Data records below:
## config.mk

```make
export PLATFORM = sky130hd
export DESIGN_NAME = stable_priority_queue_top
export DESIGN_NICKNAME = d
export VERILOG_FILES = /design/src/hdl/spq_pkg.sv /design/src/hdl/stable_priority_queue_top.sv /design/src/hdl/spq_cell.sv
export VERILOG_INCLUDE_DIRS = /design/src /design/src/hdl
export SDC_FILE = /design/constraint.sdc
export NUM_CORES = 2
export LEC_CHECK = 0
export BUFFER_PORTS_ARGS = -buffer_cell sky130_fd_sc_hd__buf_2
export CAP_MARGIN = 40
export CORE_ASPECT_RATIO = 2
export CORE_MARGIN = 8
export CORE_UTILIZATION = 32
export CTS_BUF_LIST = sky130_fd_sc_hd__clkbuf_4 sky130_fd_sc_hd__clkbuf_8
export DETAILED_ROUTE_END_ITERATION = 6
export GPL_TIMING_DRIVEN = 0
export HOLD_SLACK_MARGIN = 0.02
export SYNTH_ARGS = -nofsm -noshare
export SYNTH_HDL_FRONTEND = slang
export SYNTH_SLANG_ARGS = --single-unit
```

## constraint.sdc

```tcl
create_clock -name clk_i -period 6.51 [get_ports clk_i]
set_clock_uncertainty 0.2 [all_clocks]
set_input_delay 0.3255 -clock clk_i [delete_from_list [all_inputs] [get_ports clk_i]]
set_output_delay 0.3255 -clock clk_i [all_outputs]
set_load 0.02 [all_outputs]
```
End of Data records.
Data records below:
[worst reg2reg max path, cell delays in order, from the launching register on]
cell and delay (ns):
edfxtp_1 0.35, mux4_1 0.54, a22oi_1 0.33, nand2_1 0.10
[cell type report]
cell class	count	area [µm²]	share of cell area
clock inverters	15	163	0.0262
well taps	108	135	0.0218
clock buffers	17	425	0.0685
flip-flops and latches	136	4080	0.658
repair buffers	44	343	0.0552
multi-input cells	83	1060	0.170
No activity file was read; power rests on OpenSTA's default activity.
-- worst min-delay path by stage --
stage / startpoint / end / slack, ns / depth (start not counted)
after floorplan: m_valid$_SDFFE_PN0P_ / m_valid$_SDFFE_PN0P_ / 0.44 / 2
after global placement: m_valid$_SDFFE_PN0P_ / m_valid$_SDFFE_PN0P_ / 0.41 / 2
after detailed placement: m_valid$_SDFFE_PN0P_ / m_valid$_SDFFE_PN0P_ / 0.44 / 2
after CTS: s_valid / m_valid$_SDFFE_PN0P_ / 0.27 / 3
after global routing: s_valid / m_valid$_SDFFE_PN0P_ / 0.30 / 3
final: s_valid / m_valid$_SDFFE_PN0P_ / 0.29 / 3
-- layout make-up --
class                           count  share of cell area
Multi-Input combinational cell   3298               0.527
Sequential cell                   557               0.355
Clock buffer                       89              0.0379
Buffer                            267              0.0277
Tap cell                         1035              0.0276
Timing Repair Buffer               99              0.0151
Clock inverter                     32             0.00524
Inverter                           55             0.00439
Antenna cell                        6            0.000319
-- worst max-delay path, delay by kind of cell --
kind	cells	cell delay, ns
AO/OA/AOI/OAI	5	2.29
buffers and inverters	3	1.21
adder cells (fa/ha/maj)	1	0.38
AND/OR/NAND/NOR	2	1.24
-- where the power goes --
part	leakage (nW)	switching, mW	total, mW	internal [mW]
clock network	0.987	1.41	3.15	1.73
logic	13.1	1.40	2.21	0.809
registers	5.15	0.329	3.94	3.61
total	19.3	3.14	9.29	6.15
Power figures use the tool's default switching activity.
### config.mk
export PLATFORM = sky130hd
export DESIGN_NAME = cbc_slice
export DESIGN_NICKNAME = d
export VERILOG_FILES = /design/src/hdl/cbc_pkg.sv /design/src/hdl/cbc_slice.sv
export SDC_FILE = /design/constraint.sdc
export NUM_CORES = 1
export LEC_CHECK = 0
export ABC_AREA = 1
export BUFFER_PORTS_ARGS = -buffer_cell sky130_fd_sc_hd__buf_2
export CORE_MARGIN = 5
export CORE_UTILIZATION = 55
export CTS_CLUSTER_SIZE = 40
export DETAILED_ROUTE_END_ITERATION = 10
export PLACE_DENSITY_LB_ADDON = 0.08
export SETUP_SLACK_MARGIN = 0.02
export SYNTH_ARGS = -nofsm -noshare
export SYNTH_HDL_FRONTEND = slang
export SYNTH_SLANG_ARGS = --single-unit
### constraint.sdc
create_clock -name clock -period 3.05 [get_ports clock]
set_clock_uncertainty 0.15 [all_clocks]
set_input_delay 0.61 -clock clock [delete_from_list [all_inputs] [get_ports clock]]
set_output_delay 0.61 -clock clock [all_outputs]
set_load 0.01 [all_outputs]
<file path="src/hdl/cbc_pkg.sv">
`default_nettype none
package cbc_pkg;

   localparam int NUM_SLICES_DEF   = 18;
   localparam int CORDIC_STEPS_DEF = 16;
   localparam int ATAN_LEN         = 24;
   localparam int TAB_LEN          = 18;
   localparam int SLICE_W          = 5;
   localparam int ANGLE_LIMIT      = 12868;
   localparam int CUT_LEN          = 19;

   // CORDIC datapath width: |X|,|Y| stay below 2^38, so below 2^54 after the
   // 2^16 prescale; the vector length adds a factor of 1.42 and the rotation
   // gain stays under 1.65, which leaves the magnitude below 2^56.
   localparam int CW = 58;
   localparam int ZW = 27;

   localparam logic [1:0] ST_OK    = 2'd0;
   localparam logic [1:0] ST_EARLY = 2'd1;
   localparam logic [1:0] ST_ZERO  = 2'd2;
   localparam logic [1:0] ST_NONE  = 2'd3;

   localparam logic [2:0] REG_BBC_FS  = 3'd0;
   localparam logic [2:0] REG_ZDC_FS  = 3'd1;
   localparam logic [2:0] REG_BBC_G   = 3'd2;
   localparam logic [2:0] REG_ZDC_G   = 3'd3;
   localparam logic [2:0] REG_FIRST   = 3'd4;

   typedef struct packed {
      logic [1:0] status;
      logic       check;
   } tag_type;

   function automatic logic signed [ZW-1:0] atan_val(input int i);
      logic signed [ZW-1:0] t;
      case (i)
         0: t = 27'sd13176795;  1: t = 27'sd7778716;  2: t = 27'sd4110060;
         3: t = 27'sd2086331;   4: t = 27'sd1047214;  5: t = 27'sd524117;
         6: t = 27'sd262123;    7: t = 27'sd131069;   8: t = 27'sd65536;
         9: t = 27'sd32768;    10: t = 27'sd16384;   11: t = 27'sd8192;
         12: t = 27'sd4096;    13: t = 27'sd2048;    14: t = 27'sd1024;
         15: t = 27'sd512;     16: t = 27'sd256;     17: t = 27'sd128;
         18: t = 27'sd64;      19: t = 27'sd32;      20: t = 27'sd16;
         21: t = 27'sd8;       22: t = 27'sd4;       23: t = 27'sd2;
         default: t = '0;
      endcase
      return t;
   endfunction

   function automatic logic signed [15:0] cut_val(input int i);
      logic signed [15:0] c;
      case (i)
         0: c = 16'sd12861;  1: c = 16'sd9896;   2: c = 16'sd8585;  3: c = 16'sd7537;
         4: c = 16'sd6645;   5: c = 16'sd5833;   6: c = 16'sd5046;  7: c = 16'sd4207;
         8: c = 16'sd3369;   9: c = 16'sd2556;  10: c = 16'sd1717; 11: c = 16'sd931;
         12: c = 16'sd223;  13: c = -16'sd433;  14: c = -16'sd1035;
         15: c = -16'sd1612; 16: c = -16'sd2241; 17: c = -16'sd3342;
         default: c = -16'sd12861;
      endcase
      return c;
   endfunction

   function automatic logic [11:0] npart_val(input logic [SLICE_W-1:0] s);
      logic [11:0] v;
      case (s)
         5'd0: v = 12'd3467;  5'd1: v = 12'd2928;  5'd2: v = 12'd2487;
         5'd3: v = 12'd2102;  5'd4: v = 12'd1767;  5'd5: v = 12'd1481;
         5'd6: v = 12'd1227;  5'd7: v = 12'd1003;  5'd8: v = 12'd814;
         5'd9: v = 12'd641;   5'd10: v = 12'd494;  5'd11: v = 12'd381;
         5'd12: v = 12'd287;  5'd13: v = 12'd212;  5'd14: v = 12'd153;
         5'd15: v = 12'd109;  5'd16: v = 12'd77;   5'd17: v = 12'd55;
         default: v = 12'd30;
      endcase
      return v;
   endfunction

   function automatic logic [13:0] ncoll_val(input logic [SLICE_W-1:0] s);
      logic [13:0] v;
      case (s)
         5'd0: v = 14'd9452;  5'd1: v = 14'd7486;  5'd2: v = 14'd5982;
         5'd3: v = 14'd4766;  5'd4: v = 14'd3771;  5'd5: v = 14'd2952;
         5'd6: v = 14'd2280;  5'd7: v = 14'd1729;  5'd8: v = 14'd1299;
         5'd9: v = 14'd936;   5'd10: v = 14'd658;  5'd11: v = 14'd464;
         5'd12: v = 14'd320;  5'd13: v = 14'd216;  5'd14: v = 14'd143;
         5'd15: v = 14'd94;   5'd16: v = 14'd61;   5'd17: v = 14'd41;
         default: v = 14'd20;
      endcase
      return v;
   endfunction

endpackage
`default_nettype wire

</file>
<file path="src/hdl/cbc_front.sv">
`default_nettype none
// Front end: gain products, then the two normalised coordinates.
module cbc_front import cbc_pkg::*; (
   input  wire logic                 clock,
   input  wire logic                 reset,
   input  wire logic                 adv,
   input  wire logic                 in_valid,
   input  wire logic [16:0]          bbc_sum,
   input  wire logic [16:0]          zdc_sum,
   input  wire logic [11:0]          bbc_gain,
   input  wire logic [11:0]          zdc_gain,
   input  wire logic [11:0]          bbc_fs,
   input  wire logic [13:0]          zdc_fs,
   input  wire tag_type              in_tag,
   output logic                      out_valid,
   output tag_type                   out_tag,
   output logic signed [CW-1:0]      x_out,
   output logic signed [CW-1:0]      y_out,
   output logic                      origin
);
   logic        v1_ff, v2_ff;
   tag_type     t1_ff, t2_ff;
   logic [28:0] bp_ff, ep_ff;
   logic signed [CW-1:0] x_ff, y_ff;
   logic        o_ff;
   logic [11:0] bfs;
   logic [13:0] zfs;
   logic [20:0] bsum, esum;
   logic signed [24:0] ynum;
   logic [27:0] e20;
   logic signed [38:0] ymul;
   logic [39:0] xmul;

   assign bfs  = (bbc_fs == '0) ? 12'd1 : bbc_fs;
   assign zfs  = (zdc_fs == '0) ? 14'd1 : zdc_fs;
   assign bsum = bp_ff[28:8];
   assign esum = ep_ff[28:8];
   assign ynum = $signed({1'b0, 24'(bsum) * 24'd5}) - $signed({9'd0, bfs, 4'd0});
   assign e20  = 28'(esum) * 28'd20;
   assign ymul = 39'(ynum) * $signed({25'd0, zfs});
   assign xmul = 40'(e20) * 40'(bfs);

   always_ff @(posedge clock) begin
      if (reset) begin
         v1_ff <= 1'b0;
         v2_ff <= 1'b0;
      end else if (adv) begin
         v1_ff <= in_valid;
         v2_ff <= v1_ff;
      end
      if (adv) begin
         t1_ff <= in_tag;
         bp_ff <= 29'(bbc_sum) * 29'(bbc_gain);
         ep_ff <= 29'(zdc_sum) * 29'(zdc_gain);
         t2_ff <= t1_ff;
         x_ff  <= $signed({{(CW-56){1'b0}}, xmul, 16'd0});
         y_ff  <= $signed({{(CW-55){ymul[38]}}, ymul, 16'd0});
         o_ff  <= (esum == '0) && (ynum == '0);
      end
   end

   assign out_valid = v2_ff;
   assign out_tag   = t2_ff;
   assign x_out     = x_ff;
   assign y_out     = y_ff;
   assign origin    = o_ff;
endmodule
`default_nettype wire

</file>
End of Data records.
What this task involves:
From the entries, report each line that includes the word "kind".

Your response:
-- worst max-delay path, delay by kind of cell --
kind	cells	cell delay, ns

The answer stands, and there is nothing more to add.